Şayet, efendisi ölürse kendisi azad olunmuş olur ve bi'1-icma borç­tan kurtulur. Müzmerât'ta da böyledir.

Bir adam, müdebberesini mükâtebe eder ve o, bir çocuk doğur­duktan sonra ölürse, o çocuk, onun kitabet bedelini kazanmaya çalışır.

Eğer, bu çocuklar iki tane olur ve onlardan birisi, borcun tamamı­nı kendi kazancı ile öderse; diğerine hiç bir şey için müracaat edemez.

Keza, bir adam müdebberelerinin ikisini de mükâtebe yaptığın­da, onlardan her birisi, diğerinin vekili olur; sonra da ikisi de ölürler ve onlardan birisi, geride, kitabeti hâlinde bir çocuk bırakırsa; o çocuk, her ikisinin de kitabet bedellerini kazanıp ödeyecektir. Mebsiil'fa da böyledir.

Bir kimsenin, mükâtebesini müdebbere etmesi de caiz olur. Bu kadın muhayyeredir: İsterse kitabet bedelini öder; isterse, mü­debbere olarak cariyeliğe avdet eder (= döner).

Kitabet bedelini ödememiş ve efendisi başka bir mal bırakmadan ölmüşse; bu durumda, o kadın muhayyeredir: Dilerse, kıymetinin üçte ikisini; dilerse kitabet bedelinin üçte ikisini öder.

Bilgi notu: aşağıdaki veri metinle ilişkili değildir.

### config.mk
export PLATFORM = sky130hd
export DESIGN_NAME = alu_seq_flat
export DESIGN_NICKNAME = d
export VERILOG_FILES = /design/src/rtl/alu_pkg.sv /design/src/rtl/alu_seq_if.sv /design/src/rtl/alu_seq_gf_xtime.sv /design/src/rtl/alu_seq.sv /design/src/flat_wrapper.sv
export SDC_FILE = /design/constraint.sdc
export NUM_CORES = 1
export LEC_CHECK = 0
export CAP_MARGIN = 20
export CORE_MARGIN = 2
export CORE_UTILIZATION = 44
export DETAILED_ROUTE_END_ITERATION = 8
export GPL_TIMING_DRIVEN = 0
export PLACE_DENSITY = 0.72
export SLEW_MARGIN = 10
export SYNTH_ARGS = -nofsm -noshare
export SYNTH_HDL_FRONTEND = slang
export SYNTH_HIERARCHICAL = 1
export SYNTH_SLANG_ARGS = --single-unit
### constraint.sdc
create_clock -name i_clk -period 3.4 [get_ports i_clk]
set_input_delay 0.51 -clock i_clk [delete_from_list [all_inputs] [get_ports i_clk]]
set_output_delay 0.51 -clock i_clk [all_outputs]
set_load 0.005 [all_outputs]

Bu, İmâm Ebû Hanîfe (R.A.)'ye göre böyledir. İmâmeyn ise: Bunlardan en azı hangisi ise, onu öder." buyurmuşlardır.

Burada, bu miktarlar birbirine eşit olursa, kadının muhayyer ol­duğunda imamlarımız müttefikdirler. Hidâye'de de böyledir.

NevâziTde şöyle zikredilmiştir:

Ebû Bekir'den sorulmuştur:

— Bir adam kölesini kendisi üç gün muhayyer olmak şartiyle mü-kâtep yaptıktan sonra; onu müdebber eylese, onun müdebberliği, kita­betini bozar mı?                                     

İmâm şu cevabı vermiş

— Mü,debberliğin, mükâtebeliğini bozması uygun olmaz. Çünkü, adarn mükâtebi müdebber, rnüdebberi de mükâteb yapabilir. Bu iş, ki­tabete mani olmaz. Tatarhâniyye'de de böyledir.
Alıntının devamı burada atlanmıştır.